We wanted to book with a company that other travelers had recommended. There are a lot of agencies in Uyuni and Tupiza that offer trips to Lipez, and there are a lot of trips that go wrong too…

The Group

All the agencies book people in groups in order to fill a jeep. Normally there are 5 people in each car, but the agency had 6 people on its list, so we went in a group of 6 – after asking each of us if it was ok. We were in a group with Sanne and Bonnie from Holland, and Els and Jan from Belgium, all backpackers. They spoke Flemish to each other, but we spoke English in the group so that we all could understand.

The Staff

There was our driver-guide-mechanic, cautious and knowledgeable. And the cook, Eli, who would normally have been in the car with us, but wasn’t because there was already 6 of us.

The vehicle: Toyota Landcruiser

Like all vehicles that have rough drives, we ran into a few “pequeños problemas.” We got a flat tire, blown fuses, and a clogged gas filter (the gas in Bolivia is only refined once so it’s not very clean).

Food

All the meals were !!include!!d. For breakfast we had bread or pancakes, jam, butter, Dulce de Leche, tea, coffee and hot chocolate. Lunch was generally a picnic with vegetables, meat, beans, fruit and drinks, and at night we ate soup, meat, beans and vegetables. There were also snacks of tea, coffee and drinks, and candy and cookies. There was as much food as we could eat.

Itinerary

Day 1: Tupiza, Quebrada de Palala, Sillar, the mineral deposits of Nazarenito, Chilcobija, Cerrillos, Polulos, Rio San Pablo, San Antonio de Lipez.

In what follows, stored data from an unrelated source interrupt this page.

From an optimization exercise on the open Yosys and OpenROAD flow, aimed at small area; shortcuts taken in it are not production practice. No driver is modelled on the clock port, so clock power and skew are understated where the tree is cut down; a real chip needs a root buffer or a tree. Power figures rest on the tool's default switching activity, not on a simulated workload.

==> inputs of v27 <==
==> flow/design.v <==
module top_module(
    input wire clk,
    input wire rst,                
    input wire speed_up_switch,
    input wire pause_button,
    input wire hour_inc_button,
    input wire hour_dec_button,
    input wire min_inc_button,
    input wire min_dec_button,
    input wire reset_switch,
    input wire [5:0] second_switches,
    output wire [6:0] segments,
    output wire [3:0] anodes,
    output wire [5:0] leds
);
    wire speed_up;
    wire enable;
    wire hour_inc, hour_dec, min_inc, min_dec;
    test_debouncer td(.clk(clk), .rst(rst), .switch(speed_up_switch), .speed_up(speed_up));
    enable_toggle_debouncer enable_debouncer(.clk(clk), .rst(rst), .button(pause_button), .enable(enable));
    debouncer hour_inc_debouncer(.clk(clk), .rst(rst), .PB(hour_inc_button), .PB_up(hour_inc));
    debouncer hour_dec_debouncer(.clk(clk), .rst(rst), .PB(hour_dec_button), .PB_up(hour_dec));
    debouncer min_inc_debouncer(.clk(clk), .rst(rst), .PB(min_inc_button), .PB_up(min_inc));
    debouncer min_dec_debouncer(.clk(clk), .rst(rst), .PB(min_dec_button), .PB_up(min_dec));
    display display_inst (
        .clk(clk), .rst(rst), .speed_up(speed_up), .enable(enable),
        .hour_inc(hour_inc), .hour_dec(hour_dec), .min_inc(min_inc), .min_dec(min_dec),
        .reset_switch(reset_switch), .second_switches(second_switches),
        .segments(segments), .anodes(anodes), .leds(leds)
    );
endmodule
module display(
    input wire clk,
    input wire rst,
    input wire speed_up,
    input wire enable,
    input wire hour_inc,
    input wire hour_dec,
    input wire min_inc,
    input wire min_dec,
    input wire reset_switch,
    input wire [5:0] second_switches,
    output reg [6:0] segments,
    output reg [3:0] anodes,
    output reg [5:0] leds
);
    localparam [9:0] R999 = 10'b1001101110;
    reg [1:0] hours_t;
    reg [4:0] hours_u;
    reg [2:0] minutes_t;
    reg [4:0] minutes_u;
    reg [7:0] seconds;
    reg [1:0] digit_select;
    reg [9:0] refresh_counter;
    reg [4:0] current_digit;
    wire one_second_pulse;
    reg prev_hour_inc, prev_hour_dec, prev_min_inc, prev_min_dec;
    reg prev_reset_switch;
    clock_divider clk_div(
        .clk(clk), .rst(rst), .speed_up(speed_up), .enable(enable),
        .one_second_pulse(one_second_pulse)
    );
    wire [6:0] seg;
    seven_segment_decoder decoder(.binary_input(current_digit), .segments(seg));
    wire clear = prev_reset_switch & reset_switch;
    wire sec_top = (seconds == 8'd59);
    wire mu9 = minutes_u[4] & ~minutes_u[3];
    wire mu0 = ~minutes_u[4] & ~minutes_u[0];
    wire mt5 = minutes_t[2] & ~minutes_t[1];
    wire hu9 = hours_u[4] & ~hours_u[3];
    wire hu0 = ~hours_u[4] & ~hours_u[0];
    wire h23 = hours_t[1] & hours_u[2];             
    wire h0 = ~hours_t[0] & hu0;
    wire roll = enable & one_second_pulse & sec_top;
    wire min_up = enable ? roll : prev_min_inc;
    wire min_dn = ~enable & ~prev_min_inc & prev_min_dec;
    wire hour_up = enable ? roll & mu9 & mt5 : prev_hour_inc;
    wire hour_dn = ~enable & ~prev_hour_inc & prev_hour_dec;
    always @(posedge clk) begin
        if (rst) begin
            minutes_u <= 0;
            minutes_t <= 0;
        end else if (min_up) begin
            minutes_u <= {minutes_u[3:0], ~minutes_u[4]};
            if (mu9) minutes_t <= {minutes_t[1:0], ~minutes_t[2]};
        end else if (min_dn) begin
            minutes_u <= {~minutes_u[0], minutes_u[4:1]};
            if (mu0) minutes_t <= {~minutes_t[0], minutes_t[2:1]};
        end else if (clear) begin
            minutes_u <= 0;
            minutes_t <= 0;
        end
    end
    always @(posedge clk) begin
        if (rst) begin
            hours_u <= 0;
            hours_t <= 0;
        end else if (hour_up) begin
            if (h23) begin
                hours_u <= 0;
                hours_t <= 0;
            end else begin
                hours_u <= {hours_u[3:0], ~hours_u[4]};
                if (hu9) hours_t <= {hours_t[0], 1'b1};
            end
        end else if (hour_dn) begin
            if (h0) begin
                hours_u <= 5'b00111;
                hours_t <= 2'b11;
            end else begin
                hours_u <= {~hours_u[0], hours_u[4:1]};
                if (hu0) hours_t <= {1'b0, hours_t[1]};
            end
        end else if (clear) begin
            hours_u <= 0;
            hours_t <= 0;
        end
    end
    always @(posedge clk) begin
        if (rst)
            seconds <= 0;
        else if (~enable)
            seconds <= {2'b00, second_switches};
        else if (one_second_pulse)
            seconds <= sec_top ? 8'd0 : seconds + 8'd1;
        else if (clear)
            seconds <= 0;
    end
    always @(posedge clk) begin
        if (rst) begin
            prev_hour_inc <= 0;
            prev_hour_dec <= 0;
            prev_min_inc <= 0;
            prev_min_dec <= 0;
            prev_reset_switch <= 0;
        end else begin
            prev_hour_inc <= hour_inc;
            prev_hour_dec <= hour_dec;
            prev_min_inc <= min_inc;
            prev_min_dec <= min_dec;
            prev_reset_switch <= reset_switch;
        end
    end
    wire refresh_wrap = (refresh_counter == R999);
    wire refresh_clr = rst | refresh_wrap;
    always @(posedge clk) begin
        refresh_counter <= ~({refresh_counter[8:0], refresh_counter[9] ^ refresh_counter[6]} | {10{refresh_clr}});
        if (rst)
            digit_select <= 0;
        else if (refresh_wrap)
            digit_select <= digit_select + 2'd1;
    end
    wire [4:0] mt_code = {minutes_t[2] & ~minutes_t[1], minutes_t[2] & ~minutes_t[0], minutes_t[2],
                          minutes_t[1] | minutes_t[2], minutes_t[0] | minutes_t[2]};
    always @(*) begin
        case (digit_select)
            2'b00: begin anodes = 4'b0111; current_digit = {3'b000, hours_t}; end
            2'b01: begin anodes = 4'b1011; current_digit = hours_u; end
            2'b10: begin anodes = 4'b1101; current_digit = mt_code; end
            2'b11: begin anodes = 4'b1110; current_digit = minutes_u; end
        endcase
        segments = seg;
        leds = seconds[5:0];
    end
endmodule
module clock_divider(
    input wire clk,
    input wire rst,
    input wire speed_up,
    input wire enable,
    output reg one_second_pulse
);
    localparam [6:0] A0 = 7'b0100001;
    localparam [9:0] B0 = 10'b0000000001;
    localparam [9:0] E998 = 10'b1111101011;
    reg [6:0] a;
    reg [9:0] b;
    reg speed_up_d;
    wire a_zero = ~a[1] & ~a[2] & ~a[3] & ~a[4];            
    wire a_59 = ~a[0] & ~a[2] & ~a[4] & ~a[6];
    wire a_65 = a[1] & a[2] & a[3] & a[4] & a[5];
    wire b_999 = ~b[0] & b[1] & b[2] & ~b[3] & b[4] & ~b[5] & b[6] & b[7] & b[8] & b[9];
    wire b_535 = b[0] & b[1] & b[2] & b[3] & ~b[4] & ~b[5] & b[6] & b[7] & b[8] & ~b[9];
    wire at_limit = b_999 & (speed_up_d ? a_zero : a_59);   
    wire at_65535 = a_65 & b_535;
    wire adjust = speed_up_d & ~speed_up & ~a_zero;         
    always @(posedge clk) begin
        speed_up_d <= ~rst & speed_up;
        one_second_pulse <= ~rst & enable & at_limit;
        if (rst) begin
            a <= A0;
            b <= B0;
        end else if (enable) begin
            if (at_limit | at_65535) begin
                a <= A0;
                b <= B0;
            end else if (b_999) begin
                a <= {a[5:0], a[6] ^ a[5]};
                b <= B0;
            end else begin
                b <= {b[8:0], b[9] ^ b[6]};
            end
        end else if (adjust) begin
            a <= A0;
            b <= E998;
        end
    end
endmodule
module debouncer(
    input clk,
    input rst,
    input PB,
    output PB_up
);
    reg PB_sync_0, PB_sync_1, PB_state;
    reg [9:0] PB_cnt;
    wire PB_idle = (PB_state == PB_sync_1);
    wire low_zero = ~|PB_cnt[8:0];
    wire PB_cnt_max = PB_cnt[9] & low_zero;
    wire fb = PB_cnt[9] ^ PB_cnt[6] ^ low_zero;
    always @(posedge clk) begin
        PB_sync_0 <= ~(rst | PB);
        PB_sync_1 <= ~rst & PB_sync_0;
        if (rst | PB_idle)
            PB_cnt <= 10'd0;
        else
            PB_cnt <= {PB_cnt[8:0], fb};
        if (rst)
            PB_state <= 1'b0;
        else if (PB_cnt_max)
            PB_state <= PB_sync_1;
    end
    assign PB_up = PB_cnt_max & PB_state & ~PB_sync_1;
endmodule
module enable_toggle_debouncer(
    input wire clk,
    input wire rst,
    input wire button,
    output reg enable
);
    wire up;
    reg up_d;
    debouncer db(.clk(clk), .rst(rst), .PB(button), .PB_up(up));
    always @(posedge clk) begin
        up_d <= ~rst & up;
        enable <= rst | (enable ^ up_d);
    end
endmodule
module seven_segment_decoder(
    input wire [4:0] binary_input,
    output wire [6:0] segments
);
    wire [4:0] q = binary_input;
    wire d1 = q[0] & ~q[1];
    wire d4 = q[3] & ~q[4];
    wire d7 = q[2] & ~q[1];
    wire a = d1 | d4;                                   
    wire b = q[4] & q[1];                               
    wire c = q[1] & ~q[2];                              
    wire d = d1 | d4 | d7;                              
    wire e = d1 | (q[2] & q[0]) | d7 | (q[4] & ~q[3]);  
    wire f = (q[0] & ~q[3]) | d7;                       
    wire g = ~q[1] & (~q[4] | q[2]);                    
    assign segments = {g, f, e, d, c, b, a};
endmodule
module test_debouncer(
    input wire clk,
    input wire rst,
    input wire switch,
    output reg speed_up
);
    always @(posedge clk) speed_up <= ~rst & switch;
endmodule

Day 2: San Antonio de Lipez, Torreón, Laguna Morejón, Quetena, swimming in the thermal baths of Chalviri, Lagunga Polques, Laguna Verde, Licancabur Volcano (5960 m above sea level), the Dali desert, the geothermal area Sol de Mañana, Laguna Colorada.

Day 3: Laguna Colorada, the Siloli desert with the Stone Tree, “Jewels Road” and the Ramaditas lagoons, Honda, Chiarkota, Hedionda, Cañapa; Ollague volcano (still active), Tomasamil volcano (5900 m high), the salar de Chiguana, Atullcha (a salt hotel).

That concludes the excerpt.